Emotional eating and eating disorders can fall into the following categories
Characterized by self induced starvation and extreme weight loss, symptoms of anorexia include a refusal to maintain body weight at or above a minimally normal weight (85% or less) for height, body type, age, and activity level. There is also an intense fear of being "fat" or gaining weight; feeling "fat" or overweight despite dramatic weight loss; a disturbance in the way one's body is perceived (distorted body image); amenorrhea (the loss of three or more consecutive menstrual cycles); and extreme concern/distress with body weight and shape. 1
Characterized by bingeing and purging, symptoms of bulimia include: repeated episodes of bingeing and purging; eating beyond the point of fullness and feeling out of control during a binge; purging after a binge (either by self-induced vomiting, excessive use of diuretics and laxatives, fasting, diet pills, and/or excessive exercising); frequent dieting; and extreme concern with body weight and shape. As opposed to anorexia nervosa, a bulimic usually maintains a normal body weight with only a slight fluctuation. The individual will feel completely out of control and abnormal, and conger up feelings of depression, shame and self-deprecation.

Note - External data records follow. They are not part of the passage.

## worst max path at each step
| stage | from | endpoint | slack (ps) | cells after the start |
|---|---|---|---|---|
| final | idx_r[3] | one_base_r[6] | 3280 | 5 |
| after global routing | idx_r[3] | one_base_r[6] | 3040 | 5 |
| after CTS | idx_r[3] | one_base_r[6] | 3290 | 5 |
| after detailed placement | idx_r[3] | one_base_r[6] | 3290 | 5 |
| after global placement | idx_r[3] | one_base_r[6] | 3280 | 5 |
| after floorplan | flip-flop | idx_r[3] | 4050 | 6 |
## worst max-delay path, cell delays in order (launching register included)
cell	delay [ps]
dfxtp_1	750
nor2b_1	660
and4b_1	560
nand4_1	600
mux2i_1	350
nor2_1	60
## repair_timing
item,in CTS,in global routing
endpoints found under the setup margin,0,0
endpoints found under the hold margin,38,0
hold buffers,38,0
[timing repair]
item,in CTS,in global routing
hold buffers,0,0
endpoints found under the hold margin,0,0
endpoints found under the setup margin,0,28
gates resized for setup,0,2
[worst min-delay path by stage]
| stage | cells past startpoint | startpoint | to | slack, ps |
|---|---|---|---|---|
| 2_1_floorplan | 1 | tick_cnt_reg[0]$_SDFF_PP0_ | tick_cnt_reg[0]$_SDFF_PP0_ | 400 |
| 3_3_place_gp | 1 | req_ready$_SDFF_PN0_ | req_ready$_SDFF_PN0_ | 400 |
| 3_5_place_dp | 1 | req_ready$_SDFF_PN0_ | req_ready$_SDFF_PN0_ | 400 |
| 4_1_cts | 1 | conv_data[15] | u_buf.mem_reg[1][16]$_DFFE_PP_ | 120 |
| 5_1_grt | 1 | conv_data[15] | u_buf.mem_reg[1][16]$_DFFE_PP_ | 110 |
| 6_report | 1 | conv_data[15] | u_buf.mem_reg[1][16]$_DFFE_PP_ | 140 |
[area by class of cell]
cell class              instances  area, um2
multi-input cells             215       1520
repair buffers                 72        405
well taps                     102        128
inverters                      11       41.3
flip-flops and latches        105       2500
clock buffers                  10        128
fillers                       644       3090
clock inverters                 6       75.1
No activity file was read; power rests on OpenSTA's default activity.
$ cat src/hw/pdsir_pkg.sv
// Purpose: constants for the per-port diagnostic, status and event registers
// Assumes: 16-bit register words, port number in address bits 15:12
// Notes: offsets are port-relative; the port number is added above them
`default_nettype none
package pdsir_pkg;
	// =========================================================
	// address map
	localparam logic [3:0]  PORT_SHIFT_W      = 4'hC;
	localparam logic [11:0] OFS_CABLE_DIAG    = 12'h124;
	localparam logic [11:0] OFS_LINK_STATUS   = 12'h126;
	localparam logic [11:0] OFS_RX_SYM_ERR    = 12'h12A;
	localparam logic [11:0] OFS_EVENT_CTRL    = 12'h136;
	// =========================================================
	// cable diagnostic control fields
	localparam int          DIAG_TRIG_BIT     = 15;
	localparam int          DIAG_RSV14_BIT    = 14;
	localparam int          DIAG_PAIR_LSB     = 12;
	localparam int          DIAG_RSV_LSB      = 10;
	localparam int          DIAG_RESULT_LSB   = 8;
	localparam logic [1:0]  PAIR_RESET        = 2'h0;
	localparam logic [1:0]  RESULT_RESET      = 2'h0;
	localparam logic [1:0]  RESULT_OPEN       = 2'h1;
	localparam logic [1:0]  RESULT_SHORT      = 2'h2;
	// =========================================================
	// link status and event register fields
	localparam int          LINK_GIG_BIT      = 1;
	localparam int          LINK_FAST_BIT     = 0;
	localparam int          EVENT_EN_LSB      = 8;
	localparam int          EVENT_FLAG_LSB    = 0;
	localparam logic [7:0]  EVENT_RESET       = 8'h00;
	localparam logic [15:0] COUNT_RESET       = 16'h0000;
	localparam logic [15:0] COUNT_MAX         = 16'hFFFF;
	// =========================================================
	// diagnostic sequencer states
	typedef enum logic [0:0]
	{
		DIAG_IDLE = 1'b0,
		DIAG_RUN  = 1'b1
	} pdsir_diag_t;
endpackage
`default_nettype wire

$ cat src/hw/pdsir_port_regs.sv
// Purpose: one transceiver port's diagnostic, link, error count and events
// Assumes: all inputs come from logic on the same clock
// Notes: one instance per port; PORT_NUM selects the 0xN000 address page
// Summary of operation
// a one written to the trigger bit starts a test that clears it when done.
// a zero written to the trigger bit starts no test.
// the trigger bit reads one while a test runs and zero once done.
// bits 13:12 pick pair A to D for the test and reset to pair A.
// bits 9:8 report no fault, open or short and reset to no fault.
// status bit 1 shows whether the gigabit link is up.
// status bit 0 shows whether the fast link is up.
// a 16-bit count of symbol-error frames resets to zero and clears on read.
// bits 15:8 of the event register are read-write source enables.
// bits 7:0 are read-only flags, each eight places below its enable.
// a flag sets on its event and stays set until a register read clears it.
// all enables and flags reset to zero.
// the interrupt request is high while any set flag has its enable set.
// flags record events whatever their enable holds.
`default_nettype none
module pdsir_port_regs
	import pdsir_pkg::*;
#(
	parameter logic [3:0] PORT_NUM = 4'h1
)
(
	input  wire logic        clock,       // system clock
	input  wire logic        rst,         // async reset, active high
	input  wire logic [15:0] regAddr,     // absolute register address
	input  wire logic        regWr,       // write strobe, one cycle
	input  wire logic        regRd,       // read strobe, one cycle
	input  wire logic [15:0] regWdata,    // write data
	output logic      [15:0] regRdata,    // read data, one cycle after regRd
	output logic             regRdValid,  // read data valid pulse
	output logic             diagStart,   // pulse: begin measurement
	output logic      [1:0]  diagPair,    // pair under test
	input  wire logic        diagDone,    // pulse: measurement over
	input  wire logic [1:0]  diagResult,  // fault code with diagDone
	input  wire logic        gigLinkUp,   // gigabit link level
	input  wire logic        fastLinkUp,  // fast link level
	input  wire logic        symErrFrame, // pulse: frame with symbol error
	input  wire logic [7:0]  eventIn,     // event pulses, jabber at bit 7
	output logic             irqReq       // per-port interrupt request
);
	// =========================================================
	// decode
	logic hitPage;
	logic wrDiag;
	logic wrEvt;
	logic rdCnt;
	logic rdEvt;
	assign hitPage = (regAddr[15:12] == PORT_NUM);
	assign wrDiag  = regWr && hitPage && (regAddr[11:0] == OFS_CABLE_DIAG);
	assign wrEvt   = regWr && hitPage && (regAddr[11:0] == OFS_EVENT_CTRL);
	assign rdCnt   = regRd && hitPage && (regAddr[11:0] == OFS_RX_SYM_ERR);
	assign rdEvt   = regRd && hitPage && (regAddr[11:0] == OFS_EVENT_CTRL);
	// =========================================================
	// cable diagnostic
	pdsir_diag_t diagState_ff;
	pdsir_diag_t nxt_diagState;
	logic [1:0]  pairSel_ff;
	logic [1:0]  nxt_pairSel;
	logic [2:0]  rsvBits_ff;
	logic [2:0]  nxt_rsvBits;
	logic [1:0]  result_ff;
	logic [1:0]  nxt_result;
	logic        start_ff;
	logic        nxt_start;
	logic        running;
	assign running = (diagState_ff == DIAG_RUN);
	always_comb
	begin
		nxt_diagState = diagState_ff;
		nxt_pairSel   = pairSel_ff;
		nxt_rsvBits   = rsvBits_ff;
		nxt_result    = result_ff;
		nxt_start     = 1'b0;
		case (diagState_ff)
			DIAG_IDLE:
			begin
				if (wrDiag)
				begin
					nxt_pairSel = regWdata[DIAG_PAIR_LSB +: 2];
					nxt_rsvBits = {regWdata[DIAG_RSV14_BIT],
						regWdata[DIAG_RSV_LSB +: 2]};
					if (regWdata[DIAG_TRIG_BIT])
					begin
						nxt_diagState = DIAG_RUN;
						nxt_start     = 1'b1;
					end
				end
			end
			DIAG_RUN:
			begin
				// pair stays fixed while the measurement runs
				if (diagDone)
				begin
					nxt_result    = diagResult;
					nxt_diagState = DIAG_IDLE;
				end
			end
			default:
				nxt_diagState = DIAG_IDLE;
		endcase
	end
	always_ff @(posedge clock or posedge rst)
	begin
		if (rst)
		begin
			diagState_ff <= DIAG_IDLE;
			pairSel_ff   <= PAIR_RESET;
			rsvBits_ff   <= 3'h0;
			result_ff    <= RESULT_RESET;
			start_ff     <= 1'b0;
		end
		else
		begin
			diagState_ff <= nxt_diagState;
			pairSel_ff   <= nxt_pairSel;
			rsvBits_ff   <= nxt_rsvBits;
			result_ff    <= nxt_result;
			start_ff     <= nxt_start;
		end
	end
	assign diagStart = start_ff;
	assign diagPair  = pairSel_ff;
	// =========================================================
	// symbol error frame counter and event flags
	logic [15:0] errCount_ff;
	logic [15:0] nxt_errCount;
	logic [7:0]  evtEn_ff;
	logic [7:0]  nxt_evtEn;
	logic [7:0]  evtFlag_ff;
	logic [7:0]  nxt_evtFlag;
	always_comb
	begin
		nxt_errCount = errCount_ff;
		if (rdCnt)
			nxt_errCount = COUNT_RESET;
		// a frame arriving in the read cycle is kept in the fresh count
		if (symErrFrame && (nxt_errCount != COUNT_MAX))
			nxt_errCount = nxt_errCount + 16'h0001;
		nxt_evtEn = evtEn_ff;
		if (wrEvt)
			nxt_evtEn = regWdata[EVENT_EN_LSB +: 8];
		// events set flags regardless of enable; set wins over read clear
		nxt_evtFlag = rdEvt ? EVENT_RESET : evtFlag_ff;
		nxt_evtFlag = nxt_evtFlag | eventIn;
	end
	always_ff @(posedge clock or posedge rst)
	begin
		if (rst)
		begin
			errCount_ff <= COUNT_RESET;
			evtEn_ff    <= EVENT_RESET;
			evtFlag_ff  <= EVENT_RESET;
		end
		else
		begin
			errCount_ff <= nxt_errCount;
			evtEn_ff    <= nxt_evtEn;
			evtFlag_ff  <= nxt_evtFlag;
		end
	end
	assign irqReq = |(evtEn_ff & evtFlag_ff);
	// =========================================================
	// read mux
	logic [15:0] rdata_ff;
	logic [15:0] nxt_rdata;
	logic        rdValid_ff;
	logic        nxt_rdValid;
	always_comb
	begin
		nxt_rdata   = 16'h0000;
		nxt_rdValid = regRd;
		if (regRd && hitPage)
		begin
			case (regAddr[11:0])
				OFS_CABLE_DIAG:
				begin
					nxt_rdata[DIAG_TRIG_BIT]         = running;
					nxt_rdata[DIAG_RSV14_BIT]        = rsvBits_ff[2];
					nxt_rdata[DIAG_PAIR_LSB +: 2]    = pairSel_ff;
					nxt_rdata[DIAG_RSV_LSB +: 2]     = rsvBits_ff[1:0];
					nxt_rdata[DIAG_RESULT_LSB +: 2]  = result_ff;
				end
				OFS_LINK_STATUS:
				begin
					nxt_rdata[LINK_GIG_BIT]  = gigLinkUp;
					nxt_rdata[LINK_FAST_BIT] = fastLinkUp;
				end
				OFS_RX_SYM_ERR:
					nxt_rdata = errCount_ff;
				OFS_EVENT_CTRL:
					nxt_rdata = {evtEn_ff, evtFlag_ff};
				default:
					nxt_rdata = 16'h0000;
			endcase
		end
	end
	always_ff @(posedge clock or posedge rst)
	begin
		if (rst)
		begin
			rdata_ff   <= 16'h0000;
			rdValid_ff <= 1'b0;
		end
		else
		begin
			rdata_ff   <= nxt_rdata;
			rdValid_ff <= nxt_rdValid;
		end
	end
	assign regRdata   = rdata_ff;
	assign regRdValid = rdValid_ff;
endmodule
`default_nettype wire
## src/design/tbl_pkg.sv

```systemverilog
// Package with register map, field layout and shared types of the table access unit
package tbl_pkg;
  // APB register byte addresses
  localparam logic [7:0] LatchAddr    = 8'h00;
  localparam logic [7:0] PtrLowAddr   = 8'h04;
  localparam logic [7:0] PtrHighAddr  = 8'h08;
  localparam logic [7:0] PtrUpperAddr = 8'h0C;
  localparam logic [7:0] ControlAddr  = 8'h10;
  localparam logic [7:0] CommandAddr  = 8'h14;
  // Control register bit positions
  localparam int ReadStrobeBit   = 0;
  localparam int SpaceSelectBit  = 7;
  // Command register fields
  localparam int CmdGoBit  = 4;
  localparam int CmdWriteBit = 2;
  localparam int CmdOpLsb  = 0;
  // Pointer geometry
  localparam int PtrWidth     = 22;
  localparam int LowPtrWidth  = 21;
  localparam int HoldSelWidth = 3;
  localparam int EraseLsb     = 6;
  localparam int WriteLsb     = 3;
  // Reset values
  localparam logic [7:0]  LatchReset = 8'h00;
  localparam logic [21:0] PtrReset   = 22'h000000;

  // Table instruction pointer modes
  typedef enum logic [1:0] {
    PtrKeep,
    PtrPostInc,
    PtrPostDec,
    PtrPreInc
  } ptr_mode_e;

  // Request toward program or configuration memory
  typedef struct packed {
    logic        readEn;
    logic [21:0] readAddr;
    logic        holdWrEn;
    logic [2:0]  holdSel;
    logic [7:0]  holdData;
    logic [18:0] writeBlock;
    logic [15:0] eraseBlock;
  } mem_req_s;
endpackage

```

## src/design/program_memory_table_access.sv

```systemverilog
// Table pointer, table latch and read strobe logic with an APB register slave
`timescale 1ns/1ps
// Summary of operation
// RQ1: Read strobe reads once, then self-clears.
// RQ2: Software can only set read strobe.
// RQ3: Strobe refused while program space selected.
// RQ4: Eight-bit table latch holds moved byte.
// RQ5: Pointer joins upper, high, low: 22 bits.
// RQ6: Low 21 bits address program bytes.
// RQ7: Bit 21 reaches ID and configuration space.
// RQ8: Auto updates touch only low 21 bits.
// RQ9: Table read uses all 22 pointer bits.
// RQ10: Pointer bits 2:0 pick holding register.
// RQ11: Bits 21:3 pick 8-byte write block.
// RQ12: Bits 21:6 pick 64-byte erase block.
// RQ13: Plain form keeps pointer unchanged.
// RQ14: Post-increment: access then add one.
// RQ15: Post-decrement: access then subtract one.
// RQ16: Pre-increment: add one, then access.
// RQ17: One byte per table read.
// RQ18: Pointer bit 0 picks word byte.
// RQ19: Low field wraps modulo two to 21.
module program_memory_table_access (
  // Clock and reset
  input  wire logic               clock,
  input  wire logic               rst,
  // APB slave
  input  wire logic               psel,
  input  wire logic               penable,
  input  wire logic               pwrite,
  input  wire logic [7:0]         paddr,
  input  wire logic [31:0]        pwdata,
  output logic      [31:0]        prdata,
  output logic                    pready,
  output logic                    pslverr,
  // Program memory word read port, combinational, same cycle
  output tbl_pkg::mem_req_s       memReq,
  input  wire logic [15:0]        memWord,
  // Flash sequencer hooks
  output logic                    configSpace,
  output logic                    readBusy
);

  logic [7:0]  latch_q;
  logic [21:0] ptr_q;
  logic        strobe_q;
  logic        spaceSel_q;
  logic [21:0] accessAddr;
  logic [20:0] lowInc;
  logic [20:0] lowDec;
  logic        wrEn;
  logic        rdEn;
  logic        cmdGo;
  logic        cmdWrite;
  tbl_pkg::ptr_mode_e cmdMode;
  logic        tableRead;
  logic        tableWrite;
  logic        strobeRead;
  logic [7:0]  readByte;

  // APB decode; zero wait states
  assign wrEn     = psel && penable && pwrite;
  assign rdEn     = psel && !penable && !pwrite;
  assign pready   = 1'b1;
  assign cmdGo    = wrEn && paddr == tbl_pkg::CommandAddr && pwdata[tbl_pkg::CmdGoBit];
  assign cmdWrite = pwdata[tbl_pkg::CmdWriteBit];
  assign cmdMode  = tbl_pkg::ptr_mode_e'(pwdata[tbl_pkg::CmdOpLsb +: 2]);
  assign tableRead  = cmdGo && !cmdWrite;
  assign tableWrite = cmdGo && cmdWrite;
  assign strobeRead = strobe_q;

  // Unmapped addresses answer with an error
  always_comb begin
    case (paddr)
      tbl_pkg::LatchAddr, tbl_pkg::PtrLowAddr, tbl_pkg::PtrHighAddr,
      tbl_pkg::PtrUpperAddr, tbl_pkg::ControlAddr, tbl_pkg::CommandAddr: pslverr = 1'b0;
      default: pslverr = psel && penable;
    endcase
  end

  // Low field wraps inside 21 bits, top bit untouched
  assign lowInc = ptr_q[20:0] + 21'h000001; // [RQ8] [RQ19]
  assign lowDec = ptr_q[20:0] - 21'h000001; // [RQ8] [RQ19]

  // Access address: pre-increment uses the updated pointer
  always_comb begin
    accessAddr = ptr_q; // [RQ14] [RQ15]
    if (cmdGo && cmdMode == tbl_pkg::PtrPreInc) begin
      accessAddr = {ptr_q[21], lowInc}; // [RQ16]
    end
  end

  // Byte select out of the fetched word
  assign readByte = accessAddr[0] ? memWord[15:8] : memWord[7:0]; // [RQ18]

  // Request to memory: read, holding register write, block addresses
  always_comb begin
    memReq            = '0;
    memReq.readEn     = tableRead || strobeRead;
    memReq.readAddr   = accessAddr; // [RQ9] [RQ7] [RQ6]
    memReq.holdWrEn   = tableWrite;
    memReq.holdSel    = accessAddr[2:0]; // [RQ10]
    memReq.holdData   = latch_q;
    memReq.writeBlock = ptr_q[21:3]; // [RQ11]
    memReq.eraseBlock = ptr_q[21:6]; // [RQ12]
  end

  assign configSpace = ptr_q[21]; // [RQ7]
  assign readBusy    = strobe_q;

  // Table latch: one byte per read
  always_ff @(posedge clock or posedge rst) begin
    if (rst) begin
      latch_q <= tbl_pkg::LatchReset;
    end else if (tableRead || strobeRead) begin
      latch_q <= readByte; // [RQ17] [RQ4]
    end else if (wrEn && paddr == tbl_pkg::LatchAddr) begin
      latch_q <= pwdata[7:0]; // [RQ4]
    end
  end

  // Pointer: byte writes and table instruction updates
  always_ff @(posedge clock or posedge rst) begin
    if (rst) begin
      ptr_q <= tbl_pkg::PtrReset;
    end else if (cmdGo) begin
      case (cmdMode)
        tbl_pkg::PtrKeep:    ptr_q <= ptr_q; // [RQ13]
        tbl_pkg::PtrPostInc: ptr_q <= {ptr_q[21], lowInc}; // [RQ14]
        tbl_pkg::PtrPostDec: ptr_q <= {ptr_q[21], lowDec}; // [RQ15]
        tbl_pkg::PtrPreInc:  ptr_q <= {ptr_q[21], lowInc}; // [RQ16]
        default:             ptr_q <= ptr_q;
      endcase
    end else if (wrEn) begin
      case (paddr)
        tbl_pkg::PtrLowAddr:   ptr_q[7:0]   <= pwdata[7:0]; // [RQ5]
        tbl_pkg::PtrHighAddr:  ptr_q[15:8]  <= pwdata[7:0]; // [RQ5]
        tbl_pkg::PtrUpperAddr: ptr_q[21:16] <= pwdata[5:0]; // [RQ5]
        default:               ptr_q        <= ptr_q;
      endcase
    end
  end

  // Space select bit, plain read/write
  always_ff @(posedge clock or posedge rst) begin
    if (rst) begin
      spaceSel_q <= 1'b0;
    end else if (wrEn && paddr == tbl_pkg::ControlAddr) begin
      spaceSel_q <= pwdata[tbl_pkg::SpaceSelectBit];
    end
  end

  // Read strobe: set-only by software, cleared after one cycle
  always_ff @(posedge clock or posedge rst) begin
    if (rst) begin
      strobe_q <= 1'b0;
    end else if (strobe_q) begin
      strobe_q <= 1'b0; // [RQ1]
    end else if (wrEn && paddr == tbl_pkg::ControlAddr && pwdata[tbl_pkg::ReadStrobeBit]
                 && !spaceSel_q && !pwdata[tbl_pkg::SpaceSelectBit]) begin
      strobe_q <= 1'b1; // [RQ2] [RQ3]
    end
  end

  // Read data mux, registered in the setup cycle
  always_ff @(posedge clock or posedge rst) begin
    if (rst) begin
      prdata <= 32'h00000000;
    end else if (rdEn) begin
      case (paddr)
        tbl_pkg::LatchAddr:    prdata <= {24'h000000, latch_q};
        tbl_pkg::PtrLowAddr:   prdata <= {24'h000000, ptr_q[7:0]};
        tbl_pkg::PtrHighAddr:  prdata <= {24'h000000, ptr_q[15:8]};
        tbl_pkg::PtrUpperAddr: prdata <= {26'h0000000, ptr_q[21:16]};
        tbl_pkg::ControlAddr:  prdata <= {24'h000000, spaceSel_q, 6'h00, strobe_q};
        default:               prdata <= 32'h00000000;
      endcase
    end
  end
endmodule

```
--- config.mk ---
export PLATFORM = sky130hd
export DESIGN_NAME = dma_trig_irq
export DESIGN_NICKNAME = d
export VERILOG_FILES = /design/src/pkg/dma_trig_pkg.sv /design/src/rtl/dma_trig_irq.sv
export VERILOG_INCLUDE_DIRS = /design/src /design/src/pkg
export SDC_FILE = /design/constraint.sdc
export NUM_CORES = 1
export LEC_CHECK = 0
export BUFFER_PORTS_ARGS = -buffer_cell sky130_fd_sc_hd__buf_4
export CAP_MARGIN = 20
export CORE_MARGIN = 2
export CORE_UTILIZATION = 45
export DETAILED_ROUTE_END_ITERATION = 16
export GPL_ROUTABILITY_DRIVEN = 0
export GPL_TIMING_DRIVEN = 0
export SYNTH_ARGS = -nofsm -noshare
export SYNTH_HDL_FRONTEND = slang
export SYNTH_SLANG_ARGS = --single-unit
--- constraint.sdc ---
create_clock -name clk_i -period 27.8 [get_ports clk_i]
set_clock_uncertainty 0.2 [all_clocks]
set_input_delay 1.39 -clock clk_i [delete_from_list [all_inputs] [get_ports clk_i]]
set_output_delay 1.39 -clock clk_i [all_outputs]
set_load 0.005 [all_outputs]
--- src/pkg/dma_trig_map.svh ---
// Register offsets, field positions, reset values and codes for the DMA trigger/interrupt block.
// Assumes a Wishbone slave with 32-bit data and byte addresses.
`ifndef DMA_TRIG_MAP_SVH
`define DMA_TRIG_MAP_SVH
`define OFS_TRIG_SEL0    8'h00
`define OFS_TRIG_SEL1    8'h04
`define OFS_RT_TRIG_SEL  8'h08
`define OFS_CH_CONFIG    8'h0C
`define OFS_CH_STATUS    8'h10
`define OFS_RT_CONFIG    8'h14
`define OFS_RT_STATUS    8'h18
`define OFS_IRQ_STATUS   8'h1C
`define OFS_IRQ_MASK     8'h20
`define OFS_CH_CTRL      8'h24
`define OFS_AREA_SIZE    8'h28
`define OFS_BASE_ADDR    8'h2C
`define OFS_CUR_ADDR     8'h30
`define OFS_EVENT_IN     8'h34
`define SRC_EXT0         7'h01
`define SRC_EXT1         7'h02
`define SRC_RT_EXT       7'h03
`define BIT_DETECT_MASK  0
`define BIT_OUTPUT_MASK  0
`define BIT_CH_PEND      1
`define IRQ_CH           0
`define IRQ_RT           1
`define IRQ_BUSERR       2
`define IRQ_WIDTH        3
`define RESET_WORD       32'h0000_0000
`endif

--- src/pkg/dma_trig_pkg.sv ---
// Types shared by the DMA trigger/interrupt block.
// Constants live in dma_trig_map.svh.
package dma_trig_pkg;
  typedef struct packed {
    logic [7:0]  adr;
    logic [31:0] dat;
    logic [3:0]  sel;
    logic        we;
    logic        cyc;
    logic        stb;
  } wb_req_s;
  typedef enum logic [2:0] {
    ST_IDLE  = 3'b001,
    ST_BURST = 3'b010,
    ST_SKIP  = 3'b100
  } walk_e;
endpackage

The bulimic cycle becomes habitual and highly addictive. 1
Binge Eating Disorder / Compulsive Overeating
This is likely to be the most frequently occuring eating disorder. It is similar to bulimia in regards to consuming large quantities of food while feeling a complete lack of control. However, different from bulimia, the individual will not purge the food that was consumed during the binge. When in the binge, one no longer feels full and will continue to eat until the point of uncomfortable pain. Following the binge comes feelings of guilt and shame, followed by anxiety and even depression. 1
Other behaviors that can lead to more developed eating disorders include chronic dieting and body image problems. In fact, 35% of "normal dieters" progress to pathological dieting. Of those, 20-25% progress to partial or full syndrome eating disorders. (Shisslak, C.M., Crago, M., & Estes, L.S. (1995). The spectrum of eating disturbances. International Journal of Eating Disorders, 18 (3), 209-219.)
The Vicious Cycle of Eating Disorders and Emotional Eating
Experiencing a feeling or a need, one often has reactions to that experience which begin a vicious cycle into disordered eating.

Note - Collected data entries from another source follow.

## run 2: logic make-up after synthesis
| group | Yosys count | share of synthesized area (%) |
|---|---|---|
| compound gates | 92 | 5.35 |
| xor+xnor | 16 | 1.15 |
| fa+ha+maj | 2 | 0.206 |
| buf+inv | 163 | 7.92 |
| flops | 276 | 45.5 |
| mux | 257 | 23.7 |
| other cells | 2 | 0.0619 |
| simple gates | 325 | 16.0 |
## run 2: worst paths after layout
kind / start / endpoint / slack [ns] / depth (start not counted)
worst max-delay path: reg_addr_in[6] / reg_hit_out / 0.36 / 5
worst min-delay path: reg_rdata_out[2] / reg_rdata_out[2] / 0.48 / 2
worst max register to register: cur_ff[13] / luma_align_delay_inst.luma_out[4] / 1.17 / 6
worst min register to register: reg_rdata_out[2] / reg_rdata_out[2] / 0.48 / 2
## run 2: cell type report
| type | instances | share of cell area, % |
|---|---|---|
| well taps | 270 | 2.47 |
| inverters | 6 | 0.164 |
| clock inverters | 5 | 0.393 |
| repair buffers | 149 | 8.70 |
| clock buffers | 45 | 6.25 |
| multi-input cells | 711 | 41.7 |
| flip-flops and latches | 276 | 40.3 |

Having shame for feeling or needing,
eating or restricting to console self,
feeling shame for eating,
eating to relieve shame,
suppressed feeling or need leads again to eating to console self.
What brings on shame for having a particular feeling or need?
To break this cycle it becomes important to not only recognize the cycle, therefore finding new tools to break out of habitual behavior, but also to come to understand what makes one's feelings or needs so unbearable.
Usually, in taking a look at one's life experience and relationship history, certain patterns will become apparent. How did one learn and come to expect that their feelings or needs were not significant or valued enough to warrant a response from a loved one? Was a person's experience attended to and recognized in their life? A time to reflect upon these questions, journal about experiences, and talk to trusted others can begin a process of uncovering and understanding what underlies the difficulty in having a particular feeling or need. Once there is some clarity, one is free to find new and healthy ways to take care of themselves and break out of the vicious cycle of eating disorders and emotional eating.